* _EXERCISE OBJECTIVE_: Report each line from the data below that holds the word "reduction".

··· INPUT DATA

<file path="src/bhe_pkg.sv">
// shared types, constants and codes of the binned histogram engine
// no dependencies; used by bhe_ctrl, bhe_datapath and the top level
package bhe_pkg;

   localparam int CELL_COUNT  = 1024;
   localparam int COUNT_WIDTH = 32;
   localparam int ADDR_WIDTH  = $clog2(CELL_COUNT);
   localparam int CELLS_WIDTH = ($clog2(CELL_COUNT + 1) > 11) ? $clog2(CELL_COUNT + 1) : 11;

   localparam int BIN_CAP_LIMIT = 1022;
   localparam int BIN_CAP       = 1023;
   localparam int CSR_COUNT_W   = 3;

   typedef logic signed [COUNT_WIDTH-1:0] cnt_type;

   typedef enum logic [2:0] {
      FUNC_FILL   = 3'd0,
      FUNC_ADD    = 3'd1,
      FUNC_SET    = 3'd2,
      FUNC_READ   = 3'd3,
      FUNC_MAX    = 3'd4,
      FUNC_CENTRE = 3'd5,
      FUNC_CLEAR  = 3'd6
   } func_type;

   typedef enum logic [1:0] {
      STATUS_DONE    = 2'd0,
      STATUS_RANGE   = 2'd1,
      STATUS_IGNORED = 2'd2
   } status_type;

   typedef enum logic [CSR_COUNT_W-1:0] {
      CSR_RANGE_LOW  = 3'd0,
      CSR_RANGE_HIGH = 3'd1,
      CSR_BIN_COUNT  = 3'd2,
      CSR_BIN_SCALE  = 3'd3,
      CSR_BIN_WIDTH  = 3'd4,
      CSR_THRESHOLD  = 3'd5
   } csr_type;

   typedef struct packed {
      logic load;
      logic mul;
      logic fetch;
      logic update;
      logic scan;
      logic clear_write;
   } cmd_type;

   typedef struct packed {
      logic [2:0] func;
      logic       sweep_at_end;
      logic       scan_at_end;
   } stat_type;

endpackage

</file>
<file path="src/bhe_ctrl.sv">
// sequencer of the binned histogram engine: state, busy and response strobe
// depends on bhe_pkg; drives the command word of bhe_datapath
module bhe_ctrl (
   input  logic               clock,
   input  logic               reset,
   input  logic               start,
   input  logic [2:0]         req_func,
   input  bhe_pkg::stat_type  stat,
   output bhe_pkg::cmd_type   cmd,
   output logic               busy,
   output logic               rsp_valid
);

   typedef enum logic [2:0] {
      S_INIT,
      S_IDLE,
      S_MUL,
      S_FETCH,
      S_UPDATE,
      S_SCAN,
      S_DRAIN,
      S_CLEAR
   } state_type;

   state_type state_ff, state_in;
   logic      busy_ff;
   logic      rsp_valid_ff;

   always_comb begin
      state_in = state_ff;
      cmd      = '0;
      unique case (state_ff)
         S_INIT: begin
            cmd.clear_write = 1'b1;
            if (stat.sweep_at_end) state_in = S_IDLE;
         end
         S_IDLE: begin
            if (start) begin
               cmd.load = 1'b1;
               unique case (bhe_pkg::func_type'(req_func))
                  bhe_pkg::FUNC_FILL,
                  bhe_pkg::FUNC_CENTRE: state_in = S_MUL;
                  bhe_pkg::FUNC_MAX:    state_in = S_SCAN;
                  bhe_pkg::FUNC_CLEAR:  state_in = S_CLEAR;
                  default:              state_in = S_UPDATE;
               endcase
            end
         end
         S_MUL: begin
            cmd.mul = 1'b1;
            if (stat.func == bhe_pkg::FUNC_FILL) state_in = S_FETCH;
            else state_in = S_UPDATE;
         end
         S_FETCH: begin
            cmd.fetch = 1'b1;
            state_in  = S_UPDATE;
         end
         S_UPDATE: begin
            cmd.update = 1'b1;
            state_in   = S_IDLE;
         end
         S_SCAN: begin
            cmd.scan = 1'b1;
            if (stat.scan_at_end) state_in = S_DRAIN;
         end
         S_DRAIN: begin
            state_in = S_UPDATE;
         end
         S_CLEAR: begin
            cmd.clear_write = 1'b1;
            if (stat.sweep_at_end) state_in = S_UPDATE;
         end
         default: state_in = S_IDLE;
      endcase
   end

   always_ff @(posedge clock) begin
      if (reset) begin
         state_ff     <= S_INIT;
         busy_ff      <= 1'b1;
         rsp_valid_ff <= 1'b0;
      end else begin
         state_ff     <= state_in;
         busy_ff      <= (state_in != S_IDLE);
         rsp_valid_ff <= (state_ff == S_UPDATE);
      end
   end

   assign busy      = busy_ff;
   assign rsp_valid = rsp_valid_ff;

endmodule

</file>
<file path="config.mk">
export PLATFORM = sky130hd
export DESIGN_NAME = bhe_ctrl
export DESIGN_NICKNAME = d
export VERILOG_FILES = /design/src/bhe_pkg.sv /design/src/bhe_ctrl.sv
export SDC_FILE = /design/constraint.sdc
export NUM_CORES = 1
export LEC_CHECK = 0
export BUFFER_PORTS_ARGS = -buffer_cell sky130_fd_sc_hd__buf_2
export CORE_AREA = 2 2 39 41
export CTS_BUF_LIST = sky130_fd_sc_hd__clkbuf_8
export CTS_CLUSTER_SIZE = 24
export DETAILED_ROUTE_END_ITERATION = 16
export DIE_AREA = 0 0 41 43
export PLACE_DENSITY = 0.64
export SYNTH_ARGS = -nofsm -noshare
export SYNTH_HDL_FRONTEND = slang
export SYNTH_SLANG_ARGS = --single-unit
</file>
<file path="constraint.sdc">
create_clock -name clock -period 1.4 [get_ports clock]
set_clock_uncertainty 0.15 [all_clocks]
set_input_delay 0.28 -clock clock [delete_from_list [all_inputs] [get_ports clock]]
set_output_delay 0.28 -clock clock [all_outputs]
set_load 0.01 [all_outputs]
</file>
# --- After elaboration in Yosys (flattened, before gate mapping) ---
# Cells that the tools add are included.
op_classes:
  add_sub_neg: 0
  n_mul: 0
  n_div: 0
  n_lt_le_gt_ge: 0
  n_eq_ne: 11
  n_shift: 0
  n_mux: 14
  n_bitwise: 0
  reduce_logical: 6
op_table:
  columns: ["operator", "n"]
  rows:
  - ["== test 3 bit (second input constant)", 7]
  - ["case mux 3 bit (7 select lines)", 1]
  - ["two-way mux 3 bit", 5]
  - ["logical NOT 3 bit", 3]
  - ["case mux 3 bit (3 select lines)", 1]
  - ["two-way mux 1 bit", 7]
  - ["== test 3 x 2 -> 1 bit (second input constant)", 2]
  - ["OR reduction 2 bit", 3]
  - ["== test 3 x 1 -> 1 bit (second input constant)", 1]
  - ["inequality test 3 x 1 -> 1 bit (second input constant)", 1]
word_totals:
  regBits: 5
  latch_bits: 0
  ramBits: 0
  romBits: 0
  inputBits: 11
  out_inout_bits: 8
  wordCells: 34
  n_memories: 0

# --- Depth between registers and ports, before layout ---
# Gate-level depths: netlist (run 1).
depth:
  ltp_word: 6
  mapped_depth: 5

# --- Worst setup path after synthesis (run 1) ---
# No wires, ideal clock.
synth_timing:
  path_kind: "register -> register"
  start: "register state_ff[1]"
  end: "register busy_ff (netlist: busy)"
  t_arrival_ns: 1.113
  t_required_ns: 1.122
  setup_slack_ns: 0.009
  path_stages_with_launch: 6
  cell_sequence: "dfxtp_1 -> buf_4 -> nor3b_2 -> nand2_1 -> a311oi_2 -> nand3_1"
synth_between:
  elab_chain_cells: 4
  word_cells_on_any_way: 15
  classes_between: "eq/ne: 8; mux: 5; reduce/logical: 2"
synth_lines:
  columns: ["item", "line_no", "rtl"]
  rows:
  - ["from (decl)", "bhe_ctrl.sv:25", "state_type state_ff, state_in;"]
  - ["from (signal assigned)", "bhe_ctrl.sv:83", "state_ff <= state_in;"]
  - ["== test 3 x 2 -> 1 bit / == test 3 bit (equally long branches)", "bhe_ctrl.sv:32", "unique case (state_ff)"]
  - ["OR reduction 2 bit (no line)", null, null]
  - ["case mux 3 bit (7 select lines) (*)", "bhe_ctrl.sv:32", null]
  - ["inequality test 3 x 1 -> 1 bit (*)", "bhe_ctrl.sv:84", "busy_ff <= (state_in != S_IDLE);"]
  - ["to (signal assigned)", "bhe_ctrl.sv:84", null]
  - ["to (decl)", "bhe_ctrl.sv:26", "logic busy_ff;"]
# Mark *: on every way between the ends. The rest lies on a longest branch, timed or not.
# A chain may end at the register's enable or synchronous reset.

==> results of run 1 <==
-- cell usage in the layout (no fill, tap or decap) --
cell,count
sky130_fd_sc_hd__nor3b_2,2
sky130_fd_sc_hd__nand2_2,1
sky130_fd_sc_hd__nand3_1,2
sky130_fd_sc_hd__o21a_1,1
sky130_fd_sc_hd__nor2_4,1
sky130_fd_sc_hd__dfxtp_1,2
sky130_fd_sc_hd__or3_1,1
sky130_fd_sc_hd__o221ai_1,1
sky130_fd_sc_hd__nor2b_1,2
sky130_fd_sc_hd__xor2_1,1
sky130_fd_sc_hd__nor4_1,1
sky130_fd_sc_hd__nand2b_1,1
sky130_fd_sc_hd__nand3_2,1
sky130_fd_sc_hd__nor2_1,4
sky130_fd_sc_hd__a311oi_2,1
sky130_fd_sc_hd__buf_4,9
sky130_fd_sc_hd__clkbuf_8,3
sky130_fd_sc_hd__xnor2_1,1
sky130_fd_sc_hd__nor3_1,4
sky130_fd_sc_hd__and3_1,1
sky130_fd_sc_hd__inv_1,3
sky130_fd_sc_hd__o211ai_1,1
sky130_fd_sc_hd__o221a_2,1
sky130_fd_sc_hd__nand4b_1,1
sky130_fd_sc_hd__nand2_1,4
sky130_fd_sc_hd__buf_6,3
sky130_fd_sc_hd__dfxtp_4,3
sky130_fd_sc_hd__a21oi_1,3
sky130_fd_sc_hd__buf_2,18
-- registers in the layout, indices dropped and copies added, names as in the netlist --
register   cells
state_ff       3
rsp_valid      1
busy           1
-- power groups by stage --
stage / logic, mW / registers [mW] / clock network (mW)
after detailed placement: 0.119 / 0.168 / 0
after global placement: 0.117 / 0.168 / 0
after floorplan: 0.0670 / 0.164 / 0
final: 0.141 / 0.163 / 0.265
after CTS: 0.140 / 0.163 / 0.267
after global routing: 0.155 / 0.165 / 0.277
-- timing repair --
item,CTS,global route
setup endpoints to repair,7,7
setup buffers,3,0
pin swaps,5,1
gates resized for setup,12,2
-- per-stage QoR --
stage          area, um2  util, %
2_1_floorplan      352.8        -
3_3_place_gp       506.7    36.62
4_1_cts            610.6    44.12
6_report           616.8    44.57
3_5_place_dp       506.7    36.62
5_1_grt            616.8    44.57
-- area by class of cell --
cell class	instances	share of cell area, %
inverter	2	1.217
timing repair buffer	30	31.03
tap	16	3.245
sequential	5	18.05
multi-input combinational	36	39.15
clock buffer	3	6.694
clock inverter	1	0.6085
-- cells by family after synthesis --
kind of cell	count (synthesis)	share of synthesized area, %
compound gates	8	18.44
xor+xnor	2	4.965
buf+inv	5	8.865
flops	5	28.37
simple gates	26	39.37
-- worst paths after layout --
path / from / to / slack (ns) / depth (start not counted)
worst min register to register: state_ff[0] / state_ff[0] / 0.49 / 3
worst min-delay path: reset / state_ff[1] / 0.13 / 2
worst max-delay path: state_ff[0] / cmd[0] / -0.15 / 3
worst max register to register: state_ff[2] / busy / 0.05 / 5
-- routing by layer --
layer	up-vias	routed length (um)	global-route usage (%)
met5	-	0	0
met4	0	20	10.00
met3	2	35	3.141
met2	13	509	20.94
met1	184	414	14.84
li1	228	-	-
==> results, run 1 <==
- The maximum cell stage delay along the critical path is 0.36 ns.
- The maximum number of pins on one net before global-route repair is 9.
- The count of distinct cell types in the synthesized netlist is 25.
- In this run, synthesis produced a sequential element count of 5.
- The sum of buffers and inverters on the critical path is 1.
- The mean routed wirelength per cell is 10.54 um.
- In the synthesized netlist the async set-or-reset flop fraction comes to 0%.
- The maximum VDD drop is 0.0004033 V.
- The average instance in the mapped netlist occupies 7.670 um2.
- The number of placed cells counting well taps is 86.
- The worst path uses 110.4% of the clock period.
- The clock latency on the worst-skew pair is 0.23 ns.
- The initial core utilization is 25.50%.
- The worst slew slack as a fraction of its limit is 79.23%.
- The proportion of power drawn by combinational gates is 24.7%.
- Setup repair after global routing could not meet its margin everywhere.
- In this run the count of I/O pins placed on the die edge is 19.
- The final reports fail on negative setup slack.
- The count of endpoints failing setup in the final report is 6.
- At the pin with the least slew margin, the transition time is 0.3087 ns.
- The total global routing track utilization is 13.47%.
- The HPWL after detailed placement is 693.6 um.
- Synthesis produced a netlist whose cell count is 46.
- After global routing the overflow that remains totals 0.
- The clock-pin slew on the worst setup and hold paths is 0.04 ns.
- The sequential area share after synthesis is 28.37%.
- The switching portion of total power is 26.67%.
- Once detail routing completed, the nets flagged for antenna violations numbered 0.
- Ranked by instance count, the synthesized netlist is headed by 5 x sky130_fd_sc_hd__dfxtp_1, 5 x sky130_fd_sc_hd__nand2_1, 5 x sky130_fd_sc_hd__nor2_1.
- The worst setup path is captured at a primary output.
- The final period demand of the worst path is 1.546 ns.
- The number of sinks on the clock net is 5.
- The max-slew violation total from the final report is 0.
- After detailed routing, the number of vias per cell comes to 4.591.
- STA classifies the critical path startpoint as a flip-flop.
- Clock tree synthesis selected as its root buffer the cell sky130_fd_sc_hd__clkbuf_8.
- When the netlist entered floorplanning its net count stood at 57.
- Of the total power, the clock network draws 46.6%.
- Buffers inserted to repair hold after CTS numbered 0.
- The flow ran to the end, but the final reports show violations.
- The internal power of the cells is 0.4176 mW.
- The repair_antennas step left the layout with diodes totalling 0.
- The overall die area is 0.001763 mm2.
- Traced cell by cell, the critical path runs through or3_1 -> nand2_1 -> buf_2.
- The worst hold slack is 0.1290 ns.
- In this run the standard cell core region covers 0.001384 mm2.
- In the synthesized netlist the dominant register cell turns out to be sky130_fd_sc_hd__dfxtp_1.
- The placement-stage worst setup slack is -0.02433 ns.
- The last weighted congestion value of the routability-driven placer is 0.8031.
- The area of the mapped netlist is 352.8 um2.
- Leaving out filler cells and counting taps, the final layout contains 93.
- The residual DRC count is 0.
- In the final layout, the multi-input gates occupy 241.5 um2.
- The warning count from the yosys run is 0.
- The arrival time reported for the critical path endpoint is 1.12 ns.
- In the post-synthesis netlist, the biggest area contributors are sky130_fd_sc_hd__dfxtp_1 28%, sky130_fd_sc_hd__nor3_1 5.7%, sky130_fd_sc_hd__nand2_1 5.3%.
- The slowest library cell on the worst path is sky130_fd_sc_hd__or3_1.
- The number of nets in the final layout is 89.
- The number of synthesized flops with an enable pin is 0.
- The maximum clock rate is 646.9 MHz.
- The top cell type by total area after synthesis is sky130_fd_sc_hd__dfxtp_1.
- Before antenna repair, the detailed router went through 4 iterations.
- The wire length of the first global-routing pass is 1552 um.
- In this run the power spent charging and discharging nets is 0.1518 mW.
- In this design, the largest share of critical-path delay is due to simple AND/OR/NAND/NOR gates.
- The tightest min-delay check is of the primary input to flip-flop type.
- The floorplan step set the die width to 41 um.
- In this run the deepest clock path goes through 2 buffers.
- Sequential cells account for 28.7% of the total power.
- The number of max-cap violations is 0.
- The number of antenna violations at the first check in global routing is 0.
- In this run the worst path has a maximum fanout of 5.
- The critical path is of the flip-flop to primary output type.
- The number of global-route vias before repair is 403.
- After synthesis, the largest area contributor takes up 28.37% of total cell area.
- In this run the static leakage power is 0.2980 nW.
- Total power for the finished layout comes to 0.5694 mW.
- The area growth from synthesis to final layout is 74.82%.
- The worst endpoint required time is 0.97 ns.
- Counting the fill cells in the layout gives 146.
- The number of placement rows is 14.
- The maximum level of the CTS H-tree is 1.
- The final-report hold violation count is 0.
- The total CTS buffers is 3.
- The power per cell area is 923.1 mW/mm2.
- The die height is 43 um.
- The aggregate negative setup slack is -0.4602 ns.
- Across all layers, the routed design uses 427 vias.
- TritonCTS built the clock tree.
- The count of port buffers added during placement is 18.
- In this run, the number of DRC markers left after iteration 0 of detailed routing was 4.
- The layout cell share with drive strength beyond 1 is 55.84%.
- After layout, the worst setup slack is -0.1459 ns.
- Wires add up to 980 um.
- The area of all sequential standard cells is 111.4 um2.
(Power assumes the default switching activity.)
==> inputs of run 2 (changes only) <==
PLACE_DENSITY = 0.62   (was 0.64)
clock period = 1.65 ns   (was 1.4 ns; I/O delays follow)
==> run 2 against run 1 <==
  * The flow now finishes without violations
  * Sequential share of layout area increased by 3.1 points
  * Clock power decreased by 18%
  * Die area unchanged
  * First-iteration DRC count increased to 3.0 times the previous value
  * Non-clock buffer count decreased by 10
  * Cell count decreased by 11%
  * Combinational power decreased by 41%
  * Sequential power decreased by 11%
  * Global-route usage decreased by 3.6 points
  * Cell area decreased by 18%
  * Critical path type unchanged
  * Largest cell class unchanged
  * Largest power group unchanged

······

* _FINAL ANSWER_:
  - ["OR reduction 2 bit", 3]
  - ["OR reduction 2 bit (no line)", null, null]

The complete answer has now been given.